Opinion
Civil Action No. 11 CV 5057
03-19-2012
Hon, Charles R. Norgle
OPINION AND ORDER
CHARLES R. NORGLE, District Judge
Before the Court is Defendant The Pension Specialist, Ltd.'s ("Defendant") motion to dismiss Plaintiff Marvin Friedman's ("Plaintiff") complaint pursuant to Federal Rule of Civil Procedure 12(b)(6). For the following reasons, the motion is denied.
I. BACKGROUND
A. Facts
The Court takes the following facts from Plaintiff's complaint. Plaintiff was the Trustee and an account holder under the Oakton Distributors, Inc. 401(K) Plan (the "Plan"). Defendant acted as the Plan's administrator. Plaintiff terminated the Plan in December 2006, and directed Defendant to liquidate his account and immediately distribute the proceeds to him.

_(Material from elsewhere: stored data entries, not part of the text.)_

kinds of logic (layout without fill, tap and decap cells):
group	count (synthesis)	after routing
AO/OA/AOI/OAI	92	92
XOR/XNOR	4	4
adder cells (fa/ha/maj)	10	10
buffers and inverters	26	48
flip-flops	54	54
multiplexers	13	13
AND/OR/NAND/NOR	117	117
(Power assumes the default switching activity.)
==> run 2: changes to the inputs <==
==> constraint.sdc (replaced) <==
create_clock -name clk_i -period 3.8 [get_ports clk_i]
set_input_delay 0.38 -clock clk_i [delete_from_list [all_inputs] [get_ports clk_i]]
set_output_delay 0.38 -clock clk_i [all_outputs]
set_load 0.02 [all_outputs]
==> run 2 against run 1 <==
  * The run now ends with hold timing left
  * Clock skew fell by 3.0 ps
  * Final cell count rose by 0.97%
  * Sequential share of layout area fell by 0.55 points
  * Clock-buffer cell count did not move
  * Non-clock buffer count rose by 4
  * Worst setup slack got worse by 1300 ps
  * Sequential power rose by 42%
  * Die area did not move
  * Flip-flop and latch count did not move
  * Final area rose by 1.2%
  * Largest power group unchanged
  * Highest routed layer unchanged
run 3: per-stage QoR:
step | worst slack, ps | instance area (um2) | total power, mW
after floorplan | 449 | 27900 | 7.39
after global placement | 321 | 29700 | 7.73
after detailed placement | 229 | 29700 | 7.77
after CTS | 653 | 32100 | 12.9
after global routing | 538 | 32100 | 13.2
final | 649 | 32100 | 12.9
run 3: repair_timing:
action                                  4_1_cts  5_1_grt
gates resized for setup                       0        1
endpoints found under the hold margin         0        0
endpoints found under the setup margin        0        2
File: src/rtl/qph_pkg.sv
// ----------------------------------------------------------------------------
// qph_pkg: shared types and constants for the quadratic probe hash table
// Payload structs, result codes and the command/status bundles that join
// the controller and the datapath.
// ----------------------------------------------------------------------------
package qph_pkg;

  localparam int DEF_TABLE_SLOTS = 16;

  localparam int KEY_W        = 31;
  localparam int STATUS_W     = 3;
  localparam int SLOT_FIELD_W = 4;

  // key mod slots by reciprocal multiply, low-bit remainder and one correction
  localparam int RECIP_W   = 32;
  localparam int MOD_STEPS = 3;
  localparam int MOD_CNT_W = $clog2(MOD_STEPS);

  localparam logic REQ_INSERT = 1'b0;
  localparam logic REQ_SEARCH = 1'b1;

  typedef enum logic [STATUS_W-1:0] {
    ST_INSERTED  = 3'd0,
    ST_PRESENT   = 3'd1,
    ST_FULL      = 3'd2,
    ST_FOUND     = 3'd3,
    ST_NOT_FOUND = 3'd4
  } status_t;

  typedef struct packed {
    logic             req_type;
    logic [KEY_W-1:0] key;
  } in_item_t;

  typedef struct packed {
    status_t                 status;
    logic [SLOT_FIELD_W-1:0] slot;
  } out_item_t;

  typedef struct packed {
    logic    clr_we;
    logic    load_in;
    logic    mod_step;
    logic    probe_init;
    logic    rd_en;
    logic    probe_adv;
    logic    ins_we;
    logic    res_load;
    status_t res_status;
    logic    res_use_pos;
    logic    out_load;
  } cmd_t;

  typedef struct packed {
    logic clr_last;
    logic mod_last;
    logic is_search;
    logic slot_valid;
    logic key_match;
    logic probe_last;
  } stat_t;

endpackage

File: src/rtl/qph_ctrl.sv
// ----------------------------------------------------------------------------
// qph_ctrl: request sequencer
// Runs the clearing pass, the key reduction, the probe loop and the result
// transfer, and owns both handshakes.
// ----------------------------------------------------------------------------
module qph_ctrl (
  input  logic           clk,
  input  logic           rst_n,
  input  logic           in_valid,
  output logic           in_stall,
  output logic           out_valid,
  input  logic           out_stall,
  output qph_pkg::cmd_t  cmd,
  input  qph_pkg::stat_t stat
);

  typedef enum logic [2:0] {
    S_CLEAR,
    S_IDLE,
    S_MOD,
    S_SEED,
    S_READ,
    S_CHECK,
    S_RESP
  } state_t;

  state_t state_r, state_nxt;
  logic   out_valid_r, out_valid_nxt;
  logic   out_free;

  assign out_free  = !out_valid_r || !out_stall;
  assign in_stall  = (state_r != S_IDLE);
  assign out_valid = out_valid_r;

  always_comb begin
    cmd       = '0;
    state_nxt = state_r;
    unique case (state_r)
      S_CLEAR: begin
        cmd.clr_we = 1'b1;
        if (stat.clr_last) state_nxt = S_IDLE;
      end
      S_IDLE: begin
        if (in_valid) begin
          cmd.load_in = 1'b1;
          state_nxt   = S_MOD;
        end
      end
      S_MOD: begin
        cmd.mod_step = 1'b1;
        if (stat.mod_last) state_nxt = S_SEED;
      end
      S_SEED: begin
        cmd.probe_init = 1'b1;
        state_nxt      = S_READ;
      end
      S_READ: begin
        cmd.rd_en = 1'b1;
        state_nxt = S_CHECK;
      end
      S_CHECK: begin
        cmd.res_load = 1'b1;
        state_nxt    = S_RESP;
        priority if (!stat.slot_valid) begin
          cmd.res_status  = stat.is_search ? qph_pkg::ST_NOT_FOUND : qph_pkg::ST_INSERTED;
          cmd.res_use_pos = !stat.is_search;
          cmd.ins_we      = !stat.is_search;
        end else if (stat.key_match) begin
          cmd.res_status  = stat.is_search ? qph_pkg::ST_FOUND : qph_pkg::ST_PRESENT;
          cmd.res_use_pos = 1'b1;
        end else if (stat.probe_last) begin
          cmd.res_status  = stat.is_search ? qph_pkg::ST_NOT_FOUND : qph_pkg::ST_FULL;
          cmd.res_use_pos = 1'b0;
        end else begin
          cmd.res_load  = 1'b0;
          cmd.probe_adv = 1'b1;
          state_nxt     = S_READ;
        end
      end
      S_RESP: begin
        if (out_free) begin
          cmd.out_load = 1'b1;
          state_nxt    = S_IDLE;
        end
      end
      default: state_nxt = S_CLEAR;
    endcase
  end

  always_comb begin
    out_valid_nxt = out_valid_r;
    if (out_valid_r && !out_stall) out_valid_nxt = 1'b0;
    if (cmd.out_load) out_valid_nxt = 1'b1;
  end

  always_ff @(posedge clk) begin
    if (!rst_n) begin
      state_r     <= S_CLEAR;
      out_valid_r <= 1'b0;
    end else begin
      state_r     <= state_nxt;
      out_valid_r <= out_valid_nxt;
    end
  end

endmodule

File: src/rtl/qph_dp.sv
// ----------------------------------------------------------------------------
// qph_dp: table datapath
// Key store with per-slot valid bit, reciprocal key mod slots reduction,
// incremental quadratic probe position and the result register.
// ----------------------------------------------------------------------------
module qph_dp #(
  parameter int TABLE_SLOTS = qph_pkg::DEF_TABLE_SLOTS
) (
  input  logic               clk,
  input  logic               rst_n,
  input  qph_pkg::in_item_t  in_data,
  input  qph_pkg::cmd_t      cmd,
  output qph_pkg::stat_t     stat,
  output qph_pkg::out_item_t out_data
);

  localparam int SLOT_W   = $clog2(TABLE_SLOTS);
  localparam int KEY_W    = qph_pkg::KEY_W;
  localparam int RECIP_SH = KEY_W + SLOT_W;
  localparam int PROD_W   = KEY_W + qph_pkg::RECIP_W;
  localparam logic [SLOT_W:0]   SLOTS_X    = (SLOT_W+1)'(TABLE_SLOTS);
  localparam logic [SLOT_W-1:0] LAST_SLOT  = SLOT_W'(TABLE_SLOTS - 1);
  localparam logic [SLOT_W-1:0] LAST_PROBE = SLOT_W'(TABLE_SLOTS - 2);
  localparam logic [qph_pkg::MOD_CNT_W-1:0] LAST_MOD =
    qph_pkg::MOD_CNT_W'(qph_pkg::MOD_STEPS - 1);
  localparam logic [63:0] RECIP_FULL = (64'd1 << RECIP_SH) / 64'(TABLE_SLOTS);
  localparam logic [qph_pkg::RECIP_W-1:0] RECIP = RECIP_FULL[qph_pkg::RECIP_W-1:0];

  // valid bit on top of the stored key
  logic [KEY_W:0] mem [TABLE_SLOTS];
  logic [KEY_W:0] rd_data_r;

  logic [KEY_W-1:0]                key_r;
  logic                            search_r;
  logic [PROD_W-1:0]               prod_r;
  logic [SLOT_W:0]                 diff_r, diff_nxt;
  logic [qph_pkg::MOD_CNT_W-1:0]   mod_cnt_r;
  logic [SLOT_W-1:0]               rem_r, rem_nxt;
  logic [SLOT_W-1:0]               pos_r, pos_nxt;
  logic [SLOT_W-1:0]               inc_r, inc_nxt;
  logic [SLOT_W-1:0]               n_r;
  logic [SLOT_W-1:0]               clr_addr_r;
  qph_pkg::status_t                res_status_r;
  logic [qph_pkg::SLOT_FIELD_W-1:0] res_slot_r;
  qph_pkg::out_item_t              out_data_r;

  logic [SLOT_W:0] pos_sum, inc_sum;
  logic [SLOT_W:0] q_lo, qd_lo, diff_fix;

  // quotient estimate is exact or one low, so the remainder is below twice slots
  always_comb begin
    q_lo     = prod_r[RECIP_SH +: (SLOT_W+1)];
    qd_lo    = q_lo * SLOTS_X;
    diff_nxt = key_r[SLOT_W:0] - qd_lo;
    diff_fix = diff_r;
    if (diff_r >= SLOTS_X) diff_fix = diff_r - SLOTS_X;
    rem_nxt  = diff_fix[SLOT_W-1:0];
  end

  // n^2 steps by 2n+1, both kept below slots
  always_comb begin
    pos_sum = {1'b0, pos_r} + {1'b0, inc_r};
    if (pos_sum >= SLOTS_X) pos_sum = pos_sum - SLOTS_X;
    pos_nxt = pos_sum[SLOT_W-1:0];
    inc_sum = {1'b0, inc_r} + (SLOT_W+1)'(2);
    if (inc_sum >= SLOTS_X) inc_sum = inc_sum - SLOTS_X;
    inc_nxt = inc_sum[SLOT_W-1:0];
  end

  always_ff @(posedge clk) begin
    if (!rst_n) begin
      clr_addr_r <= '0;
    end else if (cmd.clr_we) begin
      clr_addr_r <= clr_addr_r + SLOT_W'(1);
    end
  end

  always_ff @(posedge clk) begin
    if (cmd.load_in) begin
      key_r     <= in_data.key;
      search_r  <= (in_data.req_type == qph_pkg::REQ_SEARCH);
      mod_cnt_r <= '0;
    end else if (cmd.mod_step) begin
      prod_r    <= PROD_W'(key_r) * PROD_W'(RECIP);
      diff_r    <= diff_nxt;
      rem_r     <= rem_nxt;
      mod_cnt_r <= mod_cnt_r + qph_pkg::MOD_CNT_W'(1);
    end
    if (cmd.probe_init) begin
      pos_r <= rem_r;
      inc_r <= SLOT_W'(1);
      n_r   <= '0;
    end else if (cmd.probe_adv) begin
      pos_r <= pos_nxt;
      inc_r <= inc_nxt;
      n_r   <= n_r + SLOT_W'(1);
    end
    if (cmd.res_load) begin
      res_status_r <= cmd.res_status;
      res_slot_r   <= cmd.res_use_pos ? qph_pkg::SLOT_FIELD_W'(pos_r) : '0;
    end
    if (cmd.out_load) begin
      out_data_r.status <= res_status_r;
      out_data_r.slot   <= res_slot_r;
    end
  end

  always_ff @(posedge clk) begin
    if (cmd.clr_we) begin
      mem[clr_addr_r] <= '0;
    end else if (cmd.ins_we) begin
      mem[pos_r] <= {1'b1, key_r};
    end
  end

  always_ff @(posedge clk) begin
    if (cmd.rd_en) rd_data_r <= mem[pos_r];
  end

  assign stat.clr_last   = (clr_addr_r == LAST_SLOT);
  assign stat.mod_last   = (mod_cnt_r == LAST_MOD);
  assign stat.is_search  = search_r;
  assign stat.slot_valid = rd_data_r[KEY_W];
  assign stat.key_match  = (rd_data_r[KEY_W-1:0] == key_r);
  assign stat.probe_last = (n_r == LAST_PROBE);

  assign out_data = out_data_r;

endmodule

File: src/rtl/quadratic_probe_hash_table.sv
// ----------------------------------------------------------------------------
// quadratic_probe_hash_table: open-addressing key table, quadratic probing
// Insert or search of a 31-bit key; home slot key mod slots, probe n at
// home + n*n mod slots, at most slots - 1 probes.
//
//   channel  ports                        payload
//   input    in_valid / in_stall          in_data  : req_type, key
//   result   out_valid / out_stall        out_data : status, slot
//
// One request at a time: accept, key reduction (reciprocal multiply,
// low-bit remainder, one correction), probe seed, then per probe a
// registered table read and a compare, and last the load of the
// result register; at most TABLE_SLOTS - 1 probes.
// Probes go one by one through the single table read port.
// After reset a clearing pass over every slot runs with in_stall high.
// A new request is taken while a result still waits under out_stall.
// ----------------------------------------------------------------------------
module quadratic_probe_hash_table #(
  parameter int TABLE_SLOTS = qph_pkg::DEF_TABLE_SLOTS
) (
  input  logic               clk,
  input  logic               rst_n,
  input  logic               in_valid,
  output logic               in_stall,
  input  qph_pkg::in_item_t  in_data,
  output logic               out_valid,
  input  logic               out_stall,
  output qph_pkg::out_item_t out_data
);

  qph_pkg::cmd_t  cmd;
  qph_pkg::stat_t stat;

  qph_ctrl u_ctrl (
    .clk       (clk),
    .rst_n     (rst_n),
    .in_valid  (in_valid),
    .in_stall  (in_stall),
    .out_valid (out_valid),
    .out_stall (out_stall),
    .cmd       (cmd),
    .stat      (stat)
  );

  qph_dp #(
    .TABLE_SLOTS (TABLE_SLOTS)
  ) u_dp (
    .clk      (clk),
    .rst_n    (rst_n),
    .in_data  (in_data),
    .cmd      (cmd),
    .stat     (stat),
    .out_data (out_data)
  );

endmodule

File: config.mk
export PLATFORM = sky130hd
export DESIGN_NAME = quadratic_probe_hash_table
export DESIGN_NICKNAME = d
export VERILOG_FILES = /design/src/rtl/qph_pkg.sv /design/src/rtl/qph_ctrl.sv /design/src/rtl/qph_dp.sv /design/src/rtl/quadratic_probe_hash_table.sv
export SDC_FILE = /design/constraint.sdc
export NUM_CORES = 1
export LEC_CHECK = 0
export ABC_AREA = 1
export BUFFER_PORTS_ARGS = -buffer_cell sky130_fd_sc_hd__buf_2
export CORE_ASPECT_RATIO = 0.75
export CORE_MARGIN = 2
export CORE_UTILIZATION = 40
export DETAILED_ROUTE_END_ITERATION = 8
export PLACE_DENSITY_LB_ADDON = 0.2
export SYNTH_ARGS = -nofsm -noshare
export SYNTH_HDL_FRONTEND = slang
export SYNTH_HIERARCHICAL = 1
export SYNTH_SLANG_ARGS = --single-unit
File: constraint.sdc
create_clock -name clk -period 5.43 [get_ports clk]
set_input_delay 0.543 -clock clk [delete_from_list [all_inputs] [get_ports clk]]
set_output_delay 0.543 -clock clk [all_outputs]
set_load 0.01 [all_outputs]
==> results.sh <==
export IMPL_path_cells="nor3_1, inv_2, nand2_2, o21ai_0, inv_1, nand3_1, nor2_4"
export IMPL_postSynthCellCount=2153
export IMPL_slew_headroom_pct=12.92
export IMPL_total_power_mw=11.63
export IMPL_p_per_area_mw_per_mm2=409.1
export IMPL_die_area_mm2=0.06513
export IMPL_dp_hpwl_um=39970
export IMPL_drc=0
export IMPL_cts_setup_buffers=0
export IMPL_wire_per_inst_um=22.14
export IMPL_clockRootBuffer="clkbuf_16"
export IMPL_finalClockSkew_ps=33.49
export IMPL_peakVddDrop_uv=244.0
export IMPL_cp_buffers_inverters=2
export IMPL_ant_nets=0
export IMPL_critPathRequiredTime_ps=5670
export IMPL_avgSynthCellArea_um2=11.72
export IMPL_routed_wl_um=67560
export IMPL_slew_violations=0
export IMPL_hold_viol_final=0
export IMPL_place_inst=2935
export IMPL_dieWidth_um=294.0
export IMPL_cts_hold_buf=0
export IMPL_clk_latency_ps=640
export IMPL_ios=45
export IMPL_leakage_nw=9.902
export IMPL_grt_max_degree=186
export IMPL_via_count=16170
export IMPL_synth_edff_count=602
export IMPL_gp_congestion=0.8066
export IMPL_ys_seq_area_share_pct=72.99
export IMPL_grt_overflow_total=0
export IMPL_synth_distinct_cells=34
export IMPL_synthFlopType="edfxtp_1"
export IMPL_grt_usage_pct=20.66
export IMPL_setup_tns_ps=0
export IMPL_htreeDepth=2
export IMPL_drtIter0Drc=1888
export IMPL_drv_cap=0
export IMPL_drive_above_1_share_pct=10.14
export IMPL_synth_warnings=6
export IMPL_finalNonFillerCells=3051
export IMPL_grt_pass1_vias=15120
export IMPL_setup_viol=0
export IMPL_tightest_slew_ps=1303
export IMPL_fp_row_count=79
export IMPL_arrival_ps=3950
export IMPL_critPathMaxFanout=32
export IMPL_grt_pass1_wl_um=99500
export IMPL_wl_met2_um=28150
export IMPL_portBuffers=44
export IMPL_period_share_pct=68.35
export IMPL_syn_num_nets=2197
export IMPL_wl_met1_um=32100
export IMPL_first_pass_iters=5
export IMPL_start_util_pct=40.58
export IMPL_holdWs_ps=84.68
export IMPL_top_layer_used="met5"
export IMPL_cpMaxStageDelayCell="nor2_4"
export IMPL_die_h_um=221.5
export IMPL_rsz0062_at_grt="no"
export IMPL_synth_seq_cells=619
export IMPL_slowest_delay_ps=1080
export IMPL_clk_pin_slew_ps=60
export IMPL_status="finished, final reports clean"
export IMPL_crit_family="simple AND/OR/NAND/NOR gates"
export IMPL_critPathLaunchType="flip-flop"
export IMPL_viasPerCell=5.300
export IMPL_cts_tree="done"
export IMPL_cts_made_buffers=60
export IMPL_cts_sinks=619
export IMPL_hp_class="input pin to flip-flop"
export IMPL_core_area_mm2=0.06217
export IMPL_syn_area_mm2=0.02523
export IMPL_fmax_mhz=269.4
export IMPL_synthToLayoutAreaGrowth_pct=12.68
export IMPL_dr_wl_met3_um=6403
export IMPL_crit_type="flip-flop to flip-flop"
export IMPL_clockBufferDepth=3
export IMPL_finalNetCount=2231
export IMPL_critPathCaptureType="flip-flop"
export IMPL_async_flop_share_pct=0
export IMPL_min_period_ps=3712
export IMPL_antenna_found_initial=5
export IMPL_postCtsResizedCells=0
==> worst paths after layout <==
kind              slack [ps]                      startpoint                         end  cells past startpoint
setup / recovery        1720  u_ctrl/state_r[0]$_SDFFE_PN0P_   u_dp/mem[0][19]$_DFFE_PP_                      7
hold / removal            80                     in_data[15]    u_dp/key_r[15]$_DFFE_PP_                      1
setup reg to reg        1720  u_ctrl/state_r[0]$_SDFFE_PN0P_   u_dp/mem[0][19]$_DFFE_PP_                      7
hold reg to reg          420  u_dp/res_status_r[0]$_DFFE_PP_  u_dp/out_data[4]$_DFFE_PP_                      0
==> cell families after synthesis <==
kind of cell	Yosys count	share of synthesized area, %
adder cells (fa/ha/maj)	8	0.4264
flip-flops	619	72.99
AND/OR/NAND/NOR	975	15.67
buffers and inverters	284	4.859
AO/OA/AOI/OAI	263	5.911
XOR/XNOR	4	0.1389
==> cell type report <==
cell class | count | area (um^2)
fillers | 5584 | 33740
flip-flops and latches | 619 | 18420
multi-input cells | 1250 | 5742
clock buffers | 74 | 1637
well taps | 810 | 1013
inverters | 170 | 645.6
repair buffers | 86 | 573.1
clock inverters | 40 | 399.1
diodes | 2 | 5.005
==> routing by layer <==
| layer | track usage, % | vias up |
|---|---|---|
| li1 | - | 7498 |
| met1 | 32.15 | 8014 |
| met2 | 28.84 | 586 |
| met3 | 5.664 | 70 |
| met4 | 3.917 | 2 |
| met5 | 0 | - |
==> synth_stat cells, types with 7 or more instances <==
library cell / count / area (um^2)
o21ai_1: 12 / 60.06
nor2_1: 392 / 1471
a21oi_1: 22 / 110.1
nand3_1: 204 / 1021
ha_1: 7 / 87.58
nand2_1: 364 / 1366
clkbuf_1: 34 / 127.6
o211ai_1: 66 / 495.5
buf_4: 8 / 60.06
dfxtp_1: 17 / 340.3
edfxtp_1: 602 / 18080
o21ai_0: 160 / 800.8
buf_1: 15 / 56.30
buf_2: 49 / 245.2
inv_1: 165 / 619.3
==> cells in the final DEF, fill, tap and decap left out, drive strengths merged <==
| master | n |
|---|---|
| nand2 | 364 |
| edfxtp | 602 |
| xor2 | 2 |
| diode | 2 |
| clkinv | 26 |
| nand4 | 1 |
| clkbuf | 74 |
| dfxtp | 17 |
| nand3 | 205 |
| inv | 172 |
| bufinv | 7 |
| a211oi | 1 |
| a41oi | 1 |
| o211ai | 66 |
| nand3b | 1 |
| buf | 86 |
| ha | 7 |
| clkinvlp | 5 |
| o21ai | 172 |
| nor4 | 3 |
| nor3 | 6 |
| or2 | 1 |
| a21oi | 23 |
| nor2 | 394 |
| xnor2 | 2 |
| fa | 1 |
==> state kept, by name, summed over array words and instances, names as in the netlist <==
name               cells
u_dp/clr_addr_r        4
u_dp/res_slot_r        4
u_dp/mem             512
u_dp/search_r          1
u_ctrl/state_r         3
u_dp/res_status_r      3
u_dp/key_r            31
u_dp/n_r               4
u_dp/inc_r             3
u_dp/mod_cnt_r         2
u_ctrl/out_valid       1
u_dp/out_data          7
u_dp/rd_data_r        32
u_dp/pos_r             4
u_dp/diff_r            4
u_dp/rem_r             4
==> through the flow <==
step / utilization, % / setup WS [ps] / area [um^2]
final: 45.73 / 1719 / 28430
after global routing: 45.72 / 1513 / 28430
after CTS: 45.72 / 1799 / 28430
after detailed placement: 42.45 / 1803 / 26390
after global placement: 42.45 / 1934 / 26390
after floorplan: - / 2109 / 25230
==> power breakdown <==
| part | leakage [nW] | internal [mW] | switching (mW) |
|---|---|---|---|
| sequential | 4.99 | 5.73 | 0.155 |
| clock | 1.00 | 2.48 | 1.84 |
| combinational | 3.91 | 0.343 | 1.08 |
Power figures use the tool's default switching activity.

Defendant failed to comply with Plaintiff's request. In September 2007, Plaintiff again directed Defendant to liquidate his account and distribute the proceeds to him. Because of Defendant's alleged delay and mismanagement of the account, it suffered diminution in value of at least $65,269.98. Plaintiff contends that Defendant's failure to implement all directions and requests with regard to his account and its failure to place the account funds in a lower risk investment constituted a breach of contract, a breach of fiduciary duty, and gross negligence.
B. Procedural History
Plaintiff initiated this lawsuit on May 18, 2011, in the Circuit Court of Lake County, Illinois. Pursuant to 28 U.S.C. § 1446, Defendant removed the action to this Court. Defendant now moves to dismiss Plaintiff's claims with prejudice. The motion is fully briefed and before the Court.
II. DISCUSSION
A. Standard of Decision
To survive a motion to dismiss under Rule 12(b)(6), a complaint must allege "enough facts to state a claim to relief that is plausible on its face." Bell Atl. Corp. v. Twombly, 550 U.S. 544, 570 (2007). In other words, a plaintiff's complaint "must actually suggest that the plaintiff has a right to relief, by providing allegations that raise a right to relief above the speculative level." Indep. Trust Corp. v. Stewart Info. Servs. Corp., 665 F.3d 930, 935 (7th Cir. 2012) (internal quotation marks and citation omitted). "To meet this plausibility standard, the complaint must supply 'enough fact to raise a reasonable expectation that discovery will reveal evidence' supporting the plaintiff's allegations." Id (quoting Twombly, 550 U.S. at 556). The Court construes the complaint "in the light most favorable to the nonmoving party, accept[s] well-pleaded facts as true, and draw[s] all inferences in [his] favor" Kolbe & Kolbe Health & Welfare Benefit Plan v. Med. Coll. of Wis., 657 F.3d 496, 502 (7th Cir. 2011) (internal quotation marks and citation omitted). "Dismissal is proper if 'it appears beyond doubt that the plaintiff cannot prove any facts that would support his claim for relief.'" Wilson v. Price, 624 F.3d 389, 392 (7th Cir. 2010) (quoting Kennedy v. Nat'1 Juvenile Pet. Ass'n, 187 F.3d 690, 694 (7th Cir. 1999)).
B. Motion to Dismiss
Defendant advances four grounds upon which the Court should dismiss Plaintiff's claims with prejudice. Each is discussed below.
1. ERISA Preemption
Defendant argues that Plaintiff's claims are completely preempted by the Employee Retirement Income Security Act of 1974 ("ERISA"), 29 U.S.C. § 1001 et seq. In support of this argument, Defendant attached the Plan to its motion to dismiss. The Plan states, among other things, that it is "intended to comply with section 404(c) of ERISA." Def.'s Mem. of Law in Supp. of Its Mot. to Dismiss Pl.'s Compl. Pursuant to Fed. R. Civ. P. (12)(b)(6) Ex. 1, at 40 [hereinafter Mot. to Dismiss]. At this stage in the litigation, the Court is ordinarily confined to Plaintiff's complaint, which did not attach the Plan. See McCready v. eBay. Inc., 453 F.3d 882, 891 (7th Cir. 2006). Under a narrow exception, however, "documents attached to a motion to dismiss are considered part of the pleadings if they are referred to in the plaintiff's complaint and are central to his claim." EEOC v. Concentra Health Servs., Inc., 496 F.3d 773, 778 (7th Cir. 2007) (internal quotation marks and citation omitted). Plaintiff refers to the Plan in his complaint and, in his response to Defendant's motion, quotes the specific provisions in the Plan that are central to his claims. The Court therefore considers Plaintiff's allegations and the Plan submitted by Defendant.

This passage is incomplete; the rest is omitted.